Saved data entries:
-------------------------

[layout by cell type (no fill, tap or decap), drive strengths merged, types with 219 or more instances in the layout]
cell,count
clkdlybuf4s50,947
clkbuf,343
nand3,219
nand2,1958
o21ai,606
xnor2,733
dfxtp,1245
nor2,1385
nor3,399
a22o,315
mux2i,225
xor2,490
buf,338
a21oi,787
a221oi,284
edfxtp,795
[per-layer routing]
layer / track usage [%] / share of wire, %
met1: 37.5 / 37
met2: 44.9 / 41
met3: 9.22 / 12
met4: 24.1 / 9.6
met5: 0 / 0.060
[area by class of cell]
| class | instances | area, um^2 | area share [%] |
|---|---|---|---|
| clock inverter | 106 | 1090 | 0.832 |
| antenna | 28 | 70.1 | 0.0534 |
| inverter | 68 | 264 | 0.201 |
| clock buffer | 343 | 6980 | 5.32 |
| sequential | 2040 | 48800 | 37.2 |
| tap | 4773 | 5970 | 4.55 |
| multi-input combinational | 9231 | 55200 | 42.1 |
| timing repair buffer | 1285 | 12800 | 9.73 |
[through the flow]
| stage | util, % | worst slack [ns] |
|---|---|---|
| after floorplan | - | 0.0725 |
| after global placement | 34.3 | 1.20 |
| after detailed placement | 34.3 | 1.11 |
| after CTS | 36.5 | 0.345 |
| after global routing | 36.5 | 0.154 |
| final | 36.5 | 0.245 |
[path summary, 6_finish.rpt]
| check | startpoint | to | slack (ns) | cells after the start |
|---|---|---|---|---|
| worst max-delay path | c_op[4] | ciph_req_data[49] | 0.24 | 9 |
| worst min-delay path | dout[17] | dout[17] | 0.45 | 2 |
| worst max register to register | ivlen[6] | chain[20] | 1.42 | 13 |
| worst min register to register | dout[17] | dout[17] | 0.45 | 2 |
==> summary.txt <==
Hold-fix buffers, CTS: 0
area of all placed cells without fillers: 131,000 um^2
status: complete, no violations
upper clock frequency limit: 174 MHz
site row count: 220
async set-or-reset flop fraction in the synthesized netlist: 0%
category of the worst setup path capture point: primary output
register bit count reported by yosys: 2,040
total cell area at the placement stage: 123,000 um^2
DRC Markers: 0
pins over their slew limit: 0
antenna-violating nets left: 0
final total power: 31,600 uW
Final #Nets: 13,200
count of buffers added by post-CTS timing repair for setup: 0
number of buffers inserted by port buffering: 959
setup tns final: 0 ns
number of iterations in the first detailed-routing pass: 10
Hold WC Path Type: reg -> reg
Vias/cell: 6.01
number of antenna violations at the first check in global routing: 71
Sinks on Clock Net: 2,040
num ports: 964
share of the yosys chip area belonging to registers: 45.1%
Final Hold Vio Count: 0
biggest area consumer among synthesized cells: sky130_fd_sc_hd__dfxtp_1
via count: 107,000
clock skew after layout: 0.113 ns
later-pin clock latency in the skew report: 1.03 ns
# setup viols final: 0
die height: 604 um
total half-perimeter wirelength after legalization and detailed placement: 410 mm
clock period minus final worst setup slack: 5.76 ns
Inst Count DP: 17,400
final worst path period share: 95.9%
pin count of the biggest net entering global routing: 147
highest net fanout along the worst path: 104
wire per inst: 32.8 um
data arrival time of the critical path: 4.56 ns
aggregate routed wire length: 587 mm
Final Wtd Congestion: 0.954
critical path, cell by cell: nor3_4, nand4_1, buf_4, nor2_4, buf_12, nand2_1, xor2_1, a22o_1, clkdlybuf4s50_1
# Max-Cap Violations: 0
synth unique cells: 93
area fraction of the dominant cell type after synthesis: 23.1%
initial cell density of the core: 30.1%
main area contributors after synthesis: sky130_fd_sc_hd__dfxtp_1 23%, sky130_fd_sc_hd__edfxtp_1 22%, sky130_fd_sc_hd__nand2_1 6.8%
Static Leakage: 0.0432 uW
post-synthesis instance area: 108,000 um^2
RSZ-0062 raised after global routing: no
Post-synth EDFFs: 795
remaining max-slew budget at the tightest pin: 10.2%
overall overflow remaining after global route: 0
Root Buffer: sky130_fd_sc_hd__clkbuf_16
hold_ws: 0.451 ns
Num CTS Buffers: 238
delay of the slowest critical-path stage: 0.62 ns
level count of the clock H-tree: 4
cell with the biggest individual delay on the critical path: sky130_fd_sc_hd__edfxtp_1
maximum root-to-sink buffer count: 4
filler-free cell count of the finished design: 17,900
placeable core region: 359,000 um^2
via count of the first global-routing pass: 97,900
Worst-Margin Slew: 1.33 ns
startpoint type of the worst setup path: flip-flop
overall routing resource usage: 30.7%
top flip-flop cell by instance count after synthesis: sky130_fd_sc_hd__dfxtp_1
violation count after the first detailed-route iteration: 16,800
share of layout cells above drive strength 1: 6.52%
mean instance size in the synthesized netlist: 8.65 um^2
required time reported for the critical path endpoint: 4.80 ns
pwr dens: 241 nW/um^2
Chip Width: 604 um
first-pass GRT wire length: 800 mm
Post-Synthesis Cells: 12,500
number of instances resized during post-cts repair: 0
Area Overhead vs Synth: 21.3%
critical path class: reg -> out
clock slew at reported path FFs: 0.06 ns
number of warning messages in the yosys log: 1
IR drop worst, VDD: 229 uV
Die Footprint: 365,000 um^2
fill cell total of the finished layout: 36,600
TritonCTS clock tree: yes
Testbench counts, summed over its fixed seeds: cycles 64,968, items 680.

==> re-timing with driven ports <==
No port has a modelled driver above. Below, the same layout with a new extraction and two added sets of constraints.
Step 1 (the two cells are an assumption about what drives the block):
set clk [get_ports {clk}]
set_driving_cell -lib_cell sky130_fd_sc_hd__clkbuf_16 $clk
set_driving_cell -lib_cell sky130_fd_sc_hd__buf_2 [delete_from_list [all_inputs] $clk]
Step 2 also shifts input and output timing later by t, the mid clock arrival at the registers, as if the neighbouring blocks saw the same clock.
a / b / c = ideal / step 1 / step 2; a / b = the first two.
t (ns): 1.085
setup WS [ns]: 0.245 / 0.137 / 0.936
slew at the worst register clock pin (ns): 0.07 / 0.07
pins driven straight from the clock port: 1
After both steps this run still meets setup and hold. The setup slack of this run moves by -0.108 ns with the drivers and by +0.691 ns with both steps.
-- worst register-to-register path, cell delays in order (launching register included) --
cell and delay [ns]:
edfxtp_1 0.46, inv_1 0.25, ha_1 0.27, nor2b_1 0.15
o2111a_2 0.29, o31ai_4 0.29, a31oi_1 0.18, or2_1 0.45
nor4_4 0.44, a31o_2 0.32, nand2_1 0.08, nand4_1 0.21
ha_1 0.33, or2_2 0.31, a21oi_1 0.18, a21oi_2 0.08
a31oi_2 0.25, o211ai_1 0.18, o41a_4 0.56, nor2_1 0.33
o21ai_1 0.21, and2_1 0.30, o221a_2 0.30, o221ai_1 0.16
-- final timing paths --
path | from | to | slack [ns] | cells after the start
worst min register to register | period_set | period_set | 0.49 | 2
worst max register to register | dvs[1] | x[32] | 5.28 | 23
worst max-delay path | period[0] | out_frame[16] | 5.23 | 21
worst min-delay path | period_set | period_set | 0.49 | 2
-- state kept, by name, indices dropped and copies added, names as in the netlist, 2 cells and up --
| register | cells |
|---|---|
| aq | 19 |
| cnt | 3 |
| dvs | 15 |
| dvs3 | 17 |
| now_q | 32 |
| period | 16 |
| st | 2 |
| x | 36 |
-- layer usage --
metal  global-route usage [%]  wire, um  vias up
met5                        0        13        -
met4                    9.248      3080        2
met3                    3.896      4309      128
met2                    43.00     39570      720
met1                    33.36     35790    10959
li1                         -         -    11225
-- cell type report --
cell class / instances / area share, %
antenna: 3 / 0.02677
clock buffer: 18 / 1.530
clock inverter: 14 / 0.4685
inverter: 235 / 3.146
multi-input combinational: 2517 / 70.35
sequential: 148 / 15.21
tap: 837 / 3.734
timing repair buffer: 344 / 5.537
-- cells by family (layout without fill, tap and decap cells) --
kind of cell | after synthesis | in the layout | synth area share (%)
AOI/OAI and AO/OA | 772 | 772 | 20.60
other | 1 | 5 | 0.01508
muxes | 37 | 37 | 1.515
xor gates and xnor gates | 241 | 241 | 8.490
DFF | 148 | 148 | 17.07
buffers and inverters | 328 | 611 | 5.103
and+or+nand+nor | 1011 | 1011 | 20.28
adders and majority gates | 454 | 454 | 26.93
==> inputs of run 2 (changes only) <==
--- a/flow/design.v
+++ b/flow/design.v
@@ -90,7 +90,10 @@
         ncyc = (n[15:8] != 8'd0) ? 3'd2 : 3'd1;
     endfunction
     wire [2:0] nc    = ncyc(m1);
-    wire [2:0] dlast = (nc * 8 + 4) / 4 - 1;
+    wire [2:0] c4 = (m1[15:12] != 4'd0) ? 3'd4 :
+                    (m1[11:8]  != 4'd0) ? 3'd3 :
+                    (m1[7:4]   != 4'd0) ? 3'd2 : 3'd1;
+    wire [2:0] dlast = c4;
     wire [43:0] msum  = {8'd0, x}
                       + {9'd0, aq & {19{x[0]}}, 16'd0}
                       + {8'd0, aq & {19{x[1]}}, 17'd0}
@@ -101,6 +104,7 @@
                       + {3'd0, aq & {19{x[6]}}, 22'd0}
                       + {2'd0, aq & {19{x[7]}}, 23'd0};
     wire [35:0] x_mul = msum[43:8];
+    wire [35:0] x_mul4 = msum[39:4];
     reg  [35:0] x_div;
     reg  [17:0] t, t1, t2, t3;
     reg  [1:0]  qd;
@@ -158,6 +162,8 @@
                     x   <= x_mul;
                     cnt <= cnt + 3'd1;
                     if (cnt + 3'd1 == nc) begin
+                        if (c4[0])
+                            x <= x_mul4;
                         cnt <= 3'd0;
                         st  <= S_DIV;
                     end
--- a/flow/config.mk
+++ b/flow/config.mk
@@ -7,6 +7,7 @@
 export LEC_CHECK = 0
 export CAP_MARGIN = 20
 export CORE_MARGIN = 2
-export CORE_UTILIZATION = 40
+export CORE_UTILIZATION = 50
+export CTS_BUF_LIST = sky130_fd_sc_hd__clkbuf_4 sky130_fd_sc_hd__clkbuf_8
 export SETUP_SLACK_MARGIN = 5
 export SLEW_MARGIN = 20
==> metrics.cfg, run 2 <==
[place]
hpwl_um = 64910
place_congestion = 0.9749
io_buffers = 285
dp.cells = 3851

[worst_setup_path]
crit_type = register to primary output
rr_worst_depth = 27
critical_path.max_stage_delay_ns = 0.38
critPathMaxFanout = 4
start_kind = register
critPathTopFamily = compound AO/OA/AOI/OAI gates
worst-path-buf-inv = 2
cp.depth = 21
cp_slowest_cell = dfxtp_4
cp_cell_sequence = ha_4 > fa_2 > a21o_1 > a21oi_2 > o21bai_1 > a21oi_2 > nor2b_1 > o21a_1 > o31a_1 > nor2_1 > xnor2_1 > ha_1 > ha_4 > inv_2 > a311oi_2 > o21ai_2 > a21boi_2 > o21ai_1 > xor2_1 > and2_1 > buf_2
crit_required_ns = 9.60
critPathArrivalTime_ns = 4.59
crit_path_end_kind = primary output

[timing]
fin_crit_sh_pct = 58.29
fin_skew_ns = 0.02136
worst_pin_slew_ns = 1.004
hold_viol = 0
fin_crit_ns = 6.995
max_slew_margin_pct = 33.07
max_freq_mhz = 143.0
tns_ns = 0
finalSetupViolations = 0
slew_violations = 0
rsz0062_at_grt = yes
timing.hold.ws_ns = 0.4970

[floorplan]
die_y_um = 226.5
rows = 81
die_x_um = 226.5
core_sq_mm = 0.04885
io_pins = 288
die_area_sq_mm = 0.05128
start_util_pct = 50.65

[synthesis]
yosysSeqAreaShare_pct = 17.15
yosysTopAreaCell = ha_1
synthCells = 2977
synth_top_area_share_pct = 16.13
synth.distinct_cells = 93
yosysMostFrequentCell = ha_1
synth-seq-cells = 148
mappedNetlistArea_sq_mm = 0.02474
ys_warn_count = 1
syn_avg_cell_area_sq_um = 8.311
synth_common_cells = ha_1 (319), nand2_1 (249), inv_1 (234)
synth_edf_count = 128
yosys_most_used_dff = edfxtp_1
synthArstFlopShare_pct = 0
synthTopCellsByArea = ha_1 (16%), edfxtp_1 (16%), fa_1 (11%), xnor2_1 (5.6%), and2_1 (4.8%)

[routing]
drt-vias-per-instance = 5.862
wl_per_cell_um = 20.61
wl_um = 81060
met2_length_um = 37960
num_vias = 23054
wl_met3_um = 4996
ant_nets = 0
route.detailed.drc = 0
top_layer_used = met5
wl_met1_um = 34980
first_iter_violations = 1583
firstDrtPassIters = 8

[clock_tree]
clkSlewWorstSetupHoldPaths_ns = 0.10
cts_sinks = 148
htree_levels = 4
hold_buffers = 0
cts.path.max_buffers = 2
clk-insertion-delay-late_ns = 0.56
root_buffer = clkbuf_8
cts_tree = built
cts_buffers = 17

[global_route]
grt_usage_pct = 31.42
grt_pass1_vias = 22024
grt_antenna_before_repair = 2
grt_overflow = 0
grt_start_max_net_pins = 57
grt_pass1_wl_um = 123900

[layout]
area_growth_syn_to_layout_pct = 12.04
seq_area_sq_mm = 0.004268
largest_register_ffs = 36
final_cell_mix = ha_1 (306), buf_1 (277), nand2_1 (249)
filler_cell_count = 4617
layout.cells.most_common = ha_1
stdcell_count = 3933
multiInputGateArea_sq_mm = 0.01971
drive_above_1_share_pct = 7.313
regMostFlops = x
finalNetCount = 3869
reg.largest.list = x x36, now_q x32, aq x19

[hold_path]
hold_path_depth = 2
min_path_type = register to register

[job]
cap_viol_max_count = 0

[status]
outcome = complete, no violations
Context: an optimization exercise on an open-source flow, tuned for small area, a short achievable clock period and few clock cycles per item. The choices shown serve that exercise and are no tape-out recipe.
Only simulation tests tie the RTL to the original design; equivalence was not proved.

--- flow/constraint.sdc ---
create_clock -name core_clock -period 20.0 [get_ports {clk}]
set_input_delay 4.0000 -clock core_clock [delete_from_list [all_inputs] [get_ports {clk}]]
set_output_delay 4.0000 -clock core_clock [all_outputs]
set_load 0.01 [all_outputs]
--- flow/config.mk ---
export PLATFORM = sky130hd
export DESIGN_NAME = gt3b_sc
export DESIGN_NICKNAME = gt3b_sc
export VERILOG_FILES = /design/flow/design.v
export SDC_FILE = /design/flow/constraint.sdc
export NUM_CORES = 4
export LEC_CHECK = 0
export CAP_MARGIN = 20
export CORE_MARGIN = 2
export CORE_UTILIZATION = 40
export PLACE_DENSITY = 0.6
export SLEW_MARGIN = 20
--- flow/run.sh ---
#!/bin/bash
# synth_recipe.tcl (not shown) runs the flow's synth.tcl, then flattens the netlist and writes it again
# the make line also repeats each setting of config.mk as NAME=value (left out here)
make -C /OpenROAD-flow-scripts/flow DESIGN_CONFIG=/design/flow/config.mk WORK_HOME=/design/flow/orfs CLKGATE_MAP_FILE= SYNTH_SCRIPT=/design/flow/synth_recipe.tcl finish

-------------------------

EXERCISE REQUIREMENTS:
Please copy the lines in the records above between the one holding "cell with the" and the one holding "cell and delay", inclusive, exactly and with no other line.

EXERCISE ANSWER:
cell with the biggest individual delay on the critical path: sky130_fd_sc_hd__edfxtp_1
maximum root-to-sink buffer count: 4
filler-free cell count of the finished design: 17,900
placeable core region: 359,000 um^2
via count of the first global-routing pass: 97,900
Worst-Margin Slew: 1.33 ns
startpoint type of the worst setup path: flip-flop
overall routing resource usage: 30.7%
top flip-flop cell by instance count after synthesis: sky130_fd_sc_hd__dfxtp_1
violation count after the first detailed-route iteration: 16,800
share of layout cells above drive strength 1: 6.52%
mean instance size in the synthesized netlist: 8.65 um^2
required time reported for the critical path endpoint: 4.80 ns
pwr dens: 241 nW/um^2
Chip Width: 604 um
first-pass GRT wire length: 800 mm
Post-Synthesis Cells: 12,500
number of instances resized during post-cts repair: 0
Area Overhead vs Synth: 21.3%
critical path class: reg -> out
clock slew at reported path FFs: 0.06 ns
number of warning messages in the yosys log: 1
IR drop worst, VDD: 229 uV
Die Footprint: 365,000 um^2
fill cell total of the finished layout: 36,600
TritonCTS clock tree: yes
Testbench counts, summed over its fixed seeds: cycles 64,968, items 680.

==> re-timing with driven ports <==
No port has a modelled driver above. Below, the same layout with a new extraction and two added sets of constraints.
Step 1 (the two cells are an assumption about what drives the block):
set clk [get_ports {clk}]
set_driving_cell -lib_cell sky130_fd_sc_hd__clkbuf_16 $clk
set_driving_cell -lib_cell sky130_fd_sc_hd__buf_2 [delete_from_list [all_inputs] $clk]
Step 2 also shifts input and output timing later by t, the mid clock arrival at the registers, as if the neighbouring blocks saw the same clock.
a / b / c = ideal / step 1 / step 2; a / b = the first two.
t (ns): 1.085
setup WS [ns]: 0.245 / 0.137 / 0.936
slew at the worst register clock pin (ns): 0.07 / 0.07
pins driven straight from the clock port: 1
After both steps this run still meets setup and hold. The setup slack of this run moves by -0.108 ns with the drivers and by +0.691 ns with both steps.
-- worst register-to-register path, cell delays in order (launching register included) --
cell and delay [ns]:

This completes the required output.